*** Begin section ***
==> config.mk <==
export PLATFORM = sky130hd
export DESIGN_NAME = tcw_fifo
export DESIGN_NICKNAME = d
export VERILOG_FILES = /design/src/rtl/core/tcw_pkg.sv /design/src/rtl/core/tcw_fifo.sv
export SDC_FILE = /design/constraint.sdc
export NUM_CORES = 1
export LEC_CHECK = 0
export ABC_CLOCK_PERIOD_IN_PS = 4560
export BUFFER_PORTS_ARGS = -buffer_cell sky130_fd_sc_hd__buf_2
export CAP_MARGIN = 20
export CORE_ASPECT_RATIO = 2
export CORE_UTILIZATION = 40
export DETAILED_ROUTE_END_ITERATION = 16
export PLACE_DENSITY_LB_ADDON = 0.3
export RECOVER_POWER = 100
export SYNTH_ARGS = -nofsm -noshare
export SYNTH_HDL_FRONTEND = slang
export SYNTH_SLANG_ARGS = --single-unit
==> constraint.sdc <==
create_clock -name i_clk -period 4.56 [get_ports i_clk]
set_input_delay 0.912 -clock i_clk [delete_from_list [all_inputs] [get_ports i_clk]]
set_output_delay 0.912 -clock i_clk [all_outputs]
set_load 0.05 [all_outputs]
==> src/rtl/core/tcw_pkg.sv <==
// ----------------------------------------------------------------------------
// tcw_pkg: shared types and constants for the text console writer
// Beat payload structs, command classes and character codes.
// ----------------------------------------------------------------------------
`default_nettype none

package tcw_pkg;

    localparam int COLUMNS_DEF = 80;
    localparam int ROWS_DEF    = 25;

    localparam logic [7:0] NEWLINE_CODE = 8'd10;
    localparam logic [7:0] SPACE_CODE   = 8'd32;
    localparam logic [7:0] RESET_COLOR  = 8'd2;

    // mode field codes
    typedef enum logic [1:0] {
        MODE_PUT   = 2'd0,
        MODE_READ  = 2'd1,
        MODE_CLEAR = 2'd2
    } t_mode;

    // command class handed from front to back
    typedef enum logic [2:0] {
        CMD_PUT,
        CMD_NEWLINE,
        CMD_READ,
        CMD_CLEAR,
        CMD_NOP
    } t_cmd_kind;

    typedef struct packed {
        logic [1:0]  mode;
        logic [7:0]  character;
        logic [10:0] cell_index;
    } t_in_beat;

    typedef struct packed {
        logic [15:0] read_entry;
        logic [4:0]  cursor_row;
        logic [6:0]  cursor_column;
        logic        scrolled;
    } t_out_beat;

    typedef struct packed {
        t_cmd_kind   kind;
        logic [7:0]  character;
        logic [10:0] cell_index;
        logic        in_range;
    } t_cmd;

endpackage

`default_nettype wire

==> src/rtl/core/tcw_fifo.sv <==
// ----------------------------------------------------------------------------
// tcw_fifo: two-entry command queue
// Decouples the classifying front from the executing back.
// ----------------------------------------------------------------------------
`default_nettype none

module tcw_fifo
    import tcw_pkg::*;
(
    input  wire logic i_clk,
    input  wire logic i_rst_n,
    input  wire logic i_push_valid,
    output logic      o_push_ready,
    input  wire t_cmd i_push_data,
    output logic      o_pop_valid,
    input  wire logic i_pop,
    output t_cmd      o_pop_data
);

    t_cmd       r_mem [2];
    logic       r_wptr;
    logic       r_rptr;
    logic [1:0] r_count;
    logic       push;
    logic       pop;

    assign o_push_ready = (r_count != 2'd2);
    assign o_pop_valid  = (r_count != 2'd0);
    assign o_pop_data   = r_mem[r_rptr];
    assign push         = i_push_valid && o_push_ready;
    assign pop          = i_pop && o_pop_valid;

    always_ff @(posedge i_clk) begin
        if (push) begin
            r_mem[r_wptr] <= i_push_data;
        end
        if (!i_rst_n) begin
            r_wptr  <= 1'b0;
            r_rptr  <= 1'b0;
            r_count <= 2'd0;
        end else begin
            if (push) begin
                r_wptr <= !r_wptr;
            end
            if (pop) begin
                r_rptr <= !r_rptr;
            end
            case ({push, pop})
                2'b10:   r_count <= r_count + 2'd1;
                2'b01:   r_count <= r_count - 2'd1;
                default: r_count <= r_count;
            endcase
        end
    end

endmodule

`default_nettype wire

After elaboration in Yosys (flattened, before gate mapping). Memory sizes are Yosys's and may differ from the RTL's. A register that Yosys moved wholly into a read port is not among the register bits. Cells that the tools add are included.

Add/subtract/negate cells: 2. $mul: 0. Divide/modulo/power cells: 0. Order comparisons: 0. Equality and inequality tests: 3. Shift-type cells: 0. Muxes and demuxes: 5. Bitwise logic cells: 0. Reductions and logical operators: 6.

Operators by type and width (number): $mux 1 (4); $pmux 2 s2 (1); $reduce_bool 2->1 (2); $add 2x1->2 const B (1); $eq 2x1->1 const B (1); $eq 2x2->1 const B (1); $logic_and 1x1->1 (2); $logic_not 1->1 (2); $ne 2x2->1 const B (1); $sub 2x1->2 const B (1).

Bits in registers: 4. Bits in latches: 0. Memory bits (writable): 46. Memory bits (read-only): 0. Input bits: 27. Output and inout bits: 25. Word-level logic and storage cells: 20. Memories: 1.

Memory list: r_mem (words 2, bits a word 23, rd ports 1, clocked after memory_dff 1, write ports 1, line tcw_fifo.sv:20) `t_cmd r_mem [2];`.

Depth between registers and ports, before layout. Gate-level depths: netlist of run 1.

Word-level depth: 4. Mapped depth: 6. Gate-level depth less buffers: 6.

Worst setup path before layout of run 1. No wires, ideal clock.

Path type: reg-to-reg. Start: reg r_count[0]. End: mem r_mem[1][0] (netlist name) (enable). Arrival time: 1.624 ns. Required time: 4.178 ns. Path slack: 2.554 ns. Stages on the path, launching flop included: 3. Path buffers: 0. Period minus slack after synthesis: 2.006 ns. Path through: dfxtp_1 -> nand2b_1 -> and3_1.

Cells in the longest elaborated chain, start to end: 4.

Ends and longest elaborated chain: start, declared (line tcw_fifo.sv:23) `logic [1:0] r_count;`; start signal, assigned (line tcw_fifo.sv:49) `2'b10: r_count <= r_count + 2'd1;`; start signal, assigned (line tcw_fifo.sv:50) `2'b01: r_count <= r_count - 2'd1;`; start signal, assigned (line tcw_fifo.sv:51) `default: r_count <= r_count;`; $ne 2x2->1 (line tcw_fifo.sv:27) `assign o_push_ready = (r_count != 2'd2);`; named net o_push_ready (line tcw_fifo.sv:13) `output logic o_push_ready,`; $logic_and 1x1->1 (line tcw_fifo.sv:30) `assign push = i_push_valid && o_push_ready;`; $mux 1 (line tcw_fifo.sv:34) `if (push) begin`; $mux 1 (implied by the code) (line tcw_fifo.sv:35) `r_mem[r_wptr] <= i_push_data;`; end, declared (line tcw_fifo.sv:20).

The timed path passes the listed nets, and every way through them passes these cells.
*** End section ***
**Required work:** Output the listing verbatim through the "localparam logic [7:0] RESET_COLOR" line.

**Answer area:**
==> config.mk <==
export PLATFORM = sky130hd
export DESIGN_NAME = tcw_fifo
export DESIGN_NICKNAME = d
export VERILOG_FILES = /design/src/rtl/core/tcw_pkg.sv /design/src/rtl/core/tcw_fifo.sv
export SDC_FILE = /design/constraint.sdc
export NUM_CORES = 1
export LEC_CHECK = 0
export ABC_CLOCK_PERIOD_IN_PS = 4560
export BUFFER_PORTS_ARGS = -buffer_cell sky130_fd_sc_hd__buf_2
export CAP_MARGIN = 20
export CORE_ASPECT_RATIO = 2
export CORE_UTILIZATION = 40
export DETAILED_ROUTE_END_ITERATION = 16
export PLACE_DENSITY_LB_ADDON = 0.3
export RECOVER_POWER = 100
export SYNTH_ARGS = -nofsm -noshare
export SYNTH_HDL_FRONTEND = slang
export SYNTH_SLANG_ARGS = --single-unit
==> constraint.sdc <==
create_clock -name i_clk -period 4.56 [get_ports i_clk]
set_input_delay 0.912 -clock i_clk [delete_from_list [all_inputs] [get_ports i_clk]]
set_output_delay 0.912 -clock i_clk [all_outputs]
set_load 0.05 [all_outputs]
==> src/rtl/core/tcw_pkg.sv <==
// ----------------------------------------------------------------------------
// tcw_pkg: shared types and constants for the text console writer
// Beat payload structs, command classes and character codes.
// ----------------------------------------------------------------------------
`default_nettype none

package tcw_pkg;

    localparam int COLUMNS_DEF = 80;
    localparam int ROWS_DEF    = 25;

    localparam logic [7:0] NEWLINE_CODE = 8'd10;
    localparam logic [7:0] SPACE_CODE   = 8'd32;
    localparam logic [7:0] RESET_COLOR  = 8'd2;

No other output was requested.